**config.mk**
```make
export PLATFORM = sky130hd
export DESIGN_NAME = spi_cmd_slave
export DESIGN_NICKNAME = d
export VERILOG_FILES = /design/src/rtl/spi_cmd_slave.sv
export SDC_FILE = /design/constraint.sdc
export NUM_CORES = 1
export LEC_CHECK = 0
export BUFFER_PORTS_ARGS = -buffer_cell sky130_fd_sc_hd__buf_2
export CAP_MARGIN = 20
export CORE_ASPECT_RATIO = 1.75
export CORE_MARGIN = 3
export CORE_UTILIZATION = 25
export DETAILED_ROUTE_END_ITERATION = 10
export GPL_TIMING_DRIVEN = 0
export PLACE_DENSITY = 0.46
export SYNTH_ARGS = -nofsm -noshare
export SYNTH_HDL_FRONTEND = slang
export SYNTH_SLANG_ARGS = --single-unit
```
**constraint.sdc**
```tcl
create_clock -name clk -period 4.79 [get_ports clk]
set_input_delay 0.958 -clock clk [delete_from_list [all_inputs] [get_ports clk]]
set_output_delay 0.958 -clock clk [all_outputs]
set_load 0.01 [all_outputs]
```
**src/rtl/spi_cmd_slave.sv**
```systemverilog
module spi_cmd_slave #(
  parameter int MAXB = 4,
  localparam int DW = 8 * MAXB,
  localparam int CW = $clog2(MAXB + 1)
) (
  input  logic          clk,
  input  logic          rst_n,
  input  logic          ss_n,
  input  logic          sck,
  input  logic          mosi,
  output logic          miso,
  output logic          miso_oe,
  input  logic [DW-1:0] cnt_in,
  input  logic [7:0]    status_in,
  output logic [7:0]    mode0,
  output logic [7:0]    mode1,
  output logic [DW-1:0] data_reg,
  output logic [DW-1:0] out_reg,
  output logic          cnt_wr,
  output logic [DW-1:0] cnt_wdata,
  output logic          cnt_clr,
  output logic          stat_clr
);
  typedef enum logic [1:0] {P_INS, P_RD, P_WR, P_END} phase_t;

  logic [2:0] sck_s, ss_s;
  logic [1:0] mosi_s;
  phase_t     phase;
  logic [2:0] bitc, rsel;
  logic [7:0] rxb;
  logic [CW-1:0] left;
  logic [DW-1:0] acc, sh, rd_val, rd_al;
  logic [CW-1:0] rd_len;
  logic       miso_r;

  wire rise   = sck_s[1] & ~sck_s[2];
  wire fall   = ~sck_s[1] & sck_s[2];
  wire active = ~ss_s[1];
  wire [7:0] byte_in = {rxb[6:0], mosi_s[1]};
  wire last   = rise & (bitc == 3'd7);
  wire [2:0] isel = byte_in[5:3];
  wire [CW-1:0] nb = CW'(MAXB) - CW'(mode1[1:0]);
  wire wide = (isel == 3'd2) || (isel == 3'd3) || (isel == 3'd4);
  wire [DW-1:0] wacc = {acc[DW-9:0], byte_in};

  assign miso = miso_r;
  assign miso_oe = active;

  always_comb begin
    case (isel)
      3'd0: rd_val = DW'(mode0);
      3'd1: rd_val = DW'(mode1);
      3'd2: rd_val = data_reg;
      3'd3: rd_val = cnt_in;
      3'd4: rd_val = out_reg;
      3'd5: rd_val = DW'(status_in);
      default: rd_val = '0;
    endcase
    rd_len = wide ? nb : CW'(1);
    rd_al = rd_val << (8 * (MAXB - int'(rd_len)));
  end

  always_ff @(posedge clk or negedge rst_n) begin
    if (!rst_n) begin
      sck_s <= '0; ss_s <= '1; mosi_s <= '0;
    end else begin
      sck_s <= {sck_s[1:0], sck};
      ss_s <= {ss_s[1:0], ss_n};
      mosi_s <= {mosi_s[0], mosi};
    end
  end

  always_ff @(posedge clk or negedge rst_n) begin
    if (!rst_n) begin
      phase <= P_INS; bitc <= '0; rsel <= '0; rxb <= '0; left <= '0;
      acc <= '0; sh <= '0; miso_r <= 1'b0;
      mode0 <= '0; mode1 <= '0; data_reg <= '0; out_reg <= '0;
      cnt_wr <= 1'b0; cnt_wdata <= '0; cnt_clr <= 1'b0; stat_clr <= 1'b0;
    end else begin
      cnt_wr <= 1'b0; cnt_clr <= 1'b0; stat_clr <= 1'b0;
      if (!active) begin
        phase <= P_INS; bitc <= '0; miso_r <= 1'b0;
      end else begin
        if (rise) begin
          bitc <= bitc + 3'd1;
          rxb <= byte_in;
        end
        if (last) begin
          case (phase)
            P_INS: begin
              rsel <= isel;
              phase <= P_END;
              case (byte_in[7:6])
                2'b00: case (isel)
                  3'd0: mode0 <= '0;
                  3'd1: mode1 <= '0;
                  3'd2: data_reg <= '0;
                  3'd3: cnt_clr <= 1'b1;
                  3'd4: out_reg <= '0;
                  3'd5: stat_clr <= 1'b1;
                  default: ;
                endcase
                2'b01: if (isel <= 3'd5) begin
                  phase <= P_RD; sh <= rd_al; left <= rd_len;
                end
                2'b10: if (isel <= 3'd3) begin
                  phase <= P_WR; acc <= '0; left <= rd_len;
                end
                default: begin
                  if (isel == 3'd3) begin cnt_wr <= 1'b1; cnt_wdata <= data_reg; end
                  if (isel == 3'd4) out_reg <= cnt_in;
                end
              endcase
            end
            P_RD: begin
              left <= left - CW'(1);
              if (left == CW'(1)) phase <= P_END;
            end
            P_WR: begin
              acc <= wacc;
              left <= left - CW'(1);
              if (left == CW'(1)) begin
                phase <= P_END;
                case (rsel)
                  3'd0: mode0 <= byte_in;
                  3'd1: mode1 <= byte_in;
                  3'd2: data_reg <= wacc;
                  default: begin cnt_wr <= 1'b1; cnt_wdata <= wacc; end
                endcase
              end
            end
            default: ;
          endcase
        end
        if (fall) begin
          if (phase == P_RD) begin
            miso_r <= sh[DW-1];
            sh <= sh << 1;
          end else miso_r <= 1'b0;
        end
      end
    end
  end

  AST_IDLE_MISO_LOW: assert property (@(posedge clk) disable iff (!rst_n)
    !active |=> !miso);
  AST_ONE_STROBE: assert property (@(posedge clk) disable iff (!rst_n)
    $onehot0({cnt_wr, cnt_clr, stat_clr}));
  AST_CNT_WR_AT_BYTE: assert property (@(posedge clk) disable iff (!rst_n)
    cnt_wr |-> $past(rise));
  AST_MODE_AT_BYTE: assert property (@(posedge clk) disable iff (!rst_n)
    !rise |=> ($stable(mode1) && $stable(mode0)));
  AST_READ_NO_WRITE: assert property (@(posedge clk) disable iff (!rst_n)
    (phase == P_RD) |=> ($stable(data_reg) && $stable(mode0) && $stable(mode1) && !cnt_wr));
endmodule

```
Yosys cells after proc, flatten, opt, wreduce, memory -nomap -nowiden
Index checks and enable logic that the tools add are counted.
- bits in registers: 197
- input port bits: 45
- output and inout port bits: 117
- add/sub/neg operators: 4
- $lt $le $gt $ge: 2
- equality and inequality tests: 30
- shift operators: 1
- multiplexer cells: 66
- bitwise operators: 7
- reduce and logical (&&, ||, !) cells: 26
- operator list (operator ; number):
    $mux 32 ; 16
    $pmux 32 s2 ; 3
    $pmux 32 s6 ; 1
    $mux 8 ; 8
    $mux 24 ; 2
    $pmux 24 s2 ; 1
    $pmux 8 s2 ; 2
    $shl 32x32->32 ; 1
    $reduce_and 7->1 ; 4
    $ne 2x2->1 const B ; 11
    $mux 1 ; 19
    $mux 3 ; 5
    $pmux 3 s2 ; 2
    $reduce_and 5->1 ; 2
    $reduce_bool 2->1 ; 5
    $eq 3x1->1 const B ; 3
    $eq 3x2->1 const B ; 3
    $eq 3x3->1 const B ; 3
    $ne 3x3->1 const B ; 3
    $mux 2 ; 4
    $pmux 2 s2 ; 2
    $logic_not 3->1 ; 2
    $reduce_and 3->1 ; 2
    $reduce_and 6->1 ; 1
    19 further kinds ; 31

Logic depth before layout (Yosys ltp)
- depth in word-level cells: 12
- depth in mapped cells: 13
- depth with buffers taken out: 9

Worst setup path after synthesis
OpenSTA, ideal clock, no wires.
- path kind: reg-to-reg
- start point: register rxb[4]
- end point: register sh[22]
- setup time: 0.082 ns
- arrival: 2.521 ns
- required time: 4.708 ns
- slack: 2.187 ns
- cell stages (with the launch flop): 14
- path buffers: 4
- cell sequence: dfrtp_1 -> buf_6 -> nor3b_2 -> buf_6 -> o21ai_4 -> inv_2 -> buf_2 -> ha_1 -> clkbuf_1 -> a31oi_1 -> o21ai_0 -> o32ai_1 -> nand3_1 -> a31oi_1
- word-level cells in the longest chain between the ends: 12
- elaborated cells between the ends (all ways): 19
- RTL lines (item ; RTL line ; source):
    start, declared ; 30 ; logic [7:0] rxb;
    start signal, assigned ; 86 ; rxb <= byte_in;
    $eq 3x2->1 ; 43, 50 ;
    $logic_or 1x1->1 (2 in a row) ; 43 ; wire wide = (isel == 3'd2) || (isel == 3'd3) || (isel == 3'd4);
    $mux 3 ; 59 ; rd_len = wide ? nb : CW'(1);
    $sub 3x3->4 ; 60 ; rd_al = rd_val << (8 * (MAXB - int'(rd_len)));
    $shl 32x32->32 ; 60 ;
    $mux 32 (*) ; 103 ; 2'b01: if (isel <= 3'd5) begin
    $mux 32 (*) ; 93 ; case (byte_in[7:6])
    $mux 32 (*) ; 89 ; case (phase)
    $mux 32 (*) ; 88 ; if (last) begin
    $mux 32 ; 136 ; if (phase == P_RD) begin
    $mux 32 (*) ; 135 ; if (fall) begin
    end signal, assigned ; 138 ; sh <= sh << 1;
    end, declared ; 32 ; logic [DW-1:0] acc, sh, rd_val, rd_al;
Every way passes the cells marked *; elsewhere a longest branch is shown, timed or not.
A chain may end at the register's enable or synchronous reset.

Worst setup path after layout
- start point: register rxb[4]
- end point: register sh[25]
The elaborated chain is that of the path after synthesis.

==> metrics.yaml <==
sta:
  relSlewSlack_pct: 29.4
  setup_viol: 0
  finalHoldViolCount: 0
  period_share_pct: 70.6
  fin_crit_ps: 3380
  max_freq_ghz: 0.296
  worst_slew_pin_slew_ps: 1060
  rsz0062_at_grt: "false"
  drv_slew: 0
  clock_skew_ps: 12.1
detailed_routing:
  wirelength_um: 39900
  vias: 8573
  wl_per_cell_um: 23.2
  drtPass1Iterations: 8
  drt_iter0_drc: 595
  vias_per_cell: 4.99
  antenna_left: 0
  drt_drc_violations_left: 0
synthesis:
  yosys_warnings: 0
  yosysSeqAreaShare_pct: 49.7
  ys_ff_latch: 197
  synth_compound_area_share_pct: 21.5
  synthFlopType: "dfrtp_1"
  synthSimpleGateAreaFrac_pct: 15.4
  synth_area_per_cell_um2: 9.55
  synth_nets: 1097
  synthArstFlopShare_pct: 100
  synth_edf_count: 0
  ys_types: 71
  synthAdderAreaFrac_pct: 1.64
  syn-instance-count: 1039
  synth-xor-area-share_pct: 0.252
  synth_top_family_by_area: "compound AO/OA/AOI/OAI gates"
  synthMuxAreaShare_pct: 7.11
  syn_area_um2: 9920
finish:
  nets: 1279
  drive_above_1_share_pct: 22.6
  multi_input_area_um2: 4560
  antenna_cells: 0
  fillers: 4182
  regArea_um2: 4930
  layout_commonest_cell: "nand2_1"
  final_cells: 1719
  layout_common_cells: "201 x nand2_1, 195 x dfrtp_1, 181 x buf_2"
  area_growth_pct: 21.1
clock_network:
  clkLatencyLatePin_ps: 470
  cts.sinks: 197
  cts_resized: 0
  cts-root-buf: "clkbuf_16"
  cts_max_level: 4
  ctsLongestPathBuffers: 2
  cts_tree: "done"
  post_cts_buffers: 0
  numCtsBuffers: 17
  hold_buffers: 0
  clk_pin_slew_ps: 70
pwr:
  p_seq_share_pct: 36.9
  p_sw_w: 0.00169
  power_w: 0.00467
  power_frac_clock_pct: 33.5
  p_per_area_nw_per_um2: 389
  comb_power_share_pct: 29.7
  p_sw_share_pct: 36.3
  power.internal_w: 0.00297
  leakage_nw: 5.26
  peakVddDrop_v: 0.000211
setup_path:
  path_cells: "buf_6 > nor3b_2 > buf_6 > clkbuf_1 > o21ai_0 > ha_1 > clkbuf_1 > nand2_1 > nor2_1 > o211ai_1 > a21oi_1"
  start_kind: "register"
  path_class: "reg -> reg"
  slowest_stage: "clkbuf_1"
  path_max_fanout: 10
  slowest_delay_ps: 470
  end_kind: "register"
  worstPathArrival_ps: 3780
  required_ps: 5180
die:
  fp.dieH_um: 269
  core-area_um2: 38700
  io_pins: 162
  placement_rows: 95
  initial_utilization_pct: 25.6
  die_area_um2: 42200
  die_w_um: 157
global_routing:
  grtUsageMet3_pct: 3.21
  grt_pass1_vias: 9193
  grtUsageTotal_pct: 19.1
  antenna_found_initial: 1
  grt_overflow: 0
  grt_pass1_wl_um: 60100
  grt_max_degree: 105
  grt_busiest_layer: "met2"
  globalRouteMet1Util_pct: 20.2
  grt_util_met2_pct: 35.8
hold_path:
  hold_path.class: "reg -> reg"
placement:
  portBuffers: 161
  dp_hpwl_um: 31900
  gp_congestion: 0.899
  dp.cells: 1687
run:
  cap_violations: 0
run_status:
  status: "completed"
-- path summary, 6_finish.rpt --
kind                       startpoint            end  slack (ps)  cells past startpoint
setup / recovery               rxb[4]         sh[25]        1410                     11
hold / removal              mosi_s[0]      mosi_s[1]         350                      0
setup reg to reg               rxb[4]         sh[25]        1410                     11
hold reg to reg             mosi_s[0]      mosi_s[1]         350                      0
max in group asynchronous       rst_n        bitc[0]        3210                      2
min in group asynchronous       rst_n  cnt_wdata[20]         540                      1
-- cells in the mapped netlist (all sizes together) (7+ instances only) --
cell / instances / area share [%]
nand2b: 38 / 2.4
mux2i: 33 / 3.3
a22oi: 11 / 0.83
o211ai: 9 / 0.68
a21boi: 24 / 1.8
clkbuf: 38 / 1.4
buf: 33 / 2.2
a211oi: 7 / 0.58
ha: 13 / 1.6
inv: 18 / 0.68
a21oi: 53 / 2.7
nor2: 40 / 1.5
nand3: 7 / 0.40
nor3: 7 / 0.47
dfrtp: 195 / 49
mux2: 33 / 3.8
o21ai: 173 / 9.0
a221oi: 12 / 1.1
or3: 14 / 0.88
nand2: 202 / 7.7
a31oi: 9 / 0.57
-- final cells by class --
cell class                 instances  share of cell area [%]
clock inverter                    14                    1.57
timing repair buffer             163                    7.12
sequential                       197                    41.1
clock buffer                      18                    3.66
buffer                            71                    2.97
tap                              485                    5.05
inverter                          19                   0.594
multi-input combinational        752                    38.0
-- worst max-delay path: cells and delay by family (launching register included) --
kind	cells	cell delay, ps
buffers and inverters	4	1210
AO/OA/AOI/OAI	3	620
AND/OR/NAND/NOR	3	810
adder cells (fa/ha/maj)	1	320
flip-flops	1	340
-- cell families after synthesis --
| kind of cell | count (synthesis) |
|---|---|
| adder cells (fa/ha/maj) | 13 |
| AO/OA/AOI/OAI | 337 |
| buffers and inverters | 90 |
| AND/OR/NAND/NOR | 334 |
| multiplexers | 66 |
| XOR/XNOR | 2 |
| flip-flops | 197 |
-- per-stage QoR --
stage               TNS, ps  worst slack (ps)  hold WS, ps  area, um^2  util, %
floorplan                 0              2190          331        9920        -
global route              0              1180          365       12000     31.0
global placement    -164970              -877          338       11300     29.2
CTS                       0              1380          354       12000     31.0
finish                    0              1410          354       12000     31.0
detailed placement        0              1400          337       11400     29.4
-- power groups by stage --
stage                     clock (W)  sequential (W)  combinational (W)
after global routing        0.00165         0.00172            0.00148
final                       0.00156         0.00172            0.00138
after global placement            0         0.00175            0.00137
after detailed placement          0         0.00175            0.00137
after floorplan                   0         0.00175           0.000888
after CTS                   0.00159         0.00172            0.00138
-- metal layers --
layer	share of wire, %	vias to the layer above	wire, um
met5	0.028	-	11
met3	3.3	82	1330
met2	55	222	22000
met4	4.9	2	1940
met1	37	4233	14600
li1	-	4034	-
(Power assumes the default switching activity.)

(PROBLEM REQUIREMENTS):
Produce a word-for-word copy of everything above from the line holding "135 ; if (fall) begin" down to the line holding "final_cells: 1719", with both of those lines kept.

(TASK SOLUTION):
    $mux 32 (*) ; 135 ; if (fall) begin
    end signal, assigned ; 138 ; sh <= sh << 1;
    end, declared ; 32 ; logic [DW-1:0] acc, sh, rd_val, rd_al;
Every way passes the cells marked *; elsewhere a longest branch is shown, timed or not.
A chain may end at the register's enable or synchronous reset.

Worst setup path after layout
- start point: register rxb[4]
- end point: register sh[25]
The elaborated chain is that of the path after synthesis.

==> metrics.yaml <==
sta:
  relSlewSlack_pct: 29.4
  setup_viol: 0
  finalHoldViolCount: 0
  period_share_pct: 70.6
  fin_crit_ps: 3380
  max_freq_ghz: 0.296
  worst_slew_pin_slew_ps: 1060
  rsz0062_at_grt: "false"
  drv_slew: 0
  clock_skew_ps: 12.1
detailed_routing:
  wirelength_um: 39900
  vias: 8573
  wl_per_cell_um: 23.2
  drtPass1Iterations: 8
  drt_iter0_drc: 595
  vias_per_cell: 4.99
  antenna_left: 0
  drt_drc_violations_left: 0
synthesis:
  yosys_warnings: 0
  yosysSeqAreaShare_pct: 49.7
  ys_ff_latch: 197
  synth_compound_area_share_pct: 21.5
  synthFlopType: "dfrtp_1"
  synthSimpleGateAreaFrac_pct: 15.4
  synth_area_per_cell_um2: 9.55
  synth_nets: 1097
  synthArstFlopShare_pct: 100
  synth_edf_count: 0
  ys_types: 71
  synthAdderAreaFrac_pct: 1.64
  syn-instance-count: 1039
  synth-xor-area-share_pct: 0.252
  synth_top_family_by_area: "compound AO/OA/AOI/OAI gates"
  synthMuxAreaShare_pct: 7.11
  syn_area_um2: 9920
finish:
  nets: 1279
  drive_above_1_share_pct: 22.6
  multi_input_area_um2: 4560
  antenna_cells: 0
  fillers: 4182
  regArea_um2: 4930
  layout_commonest_cell: "nand2_1"
  final_cells: 1719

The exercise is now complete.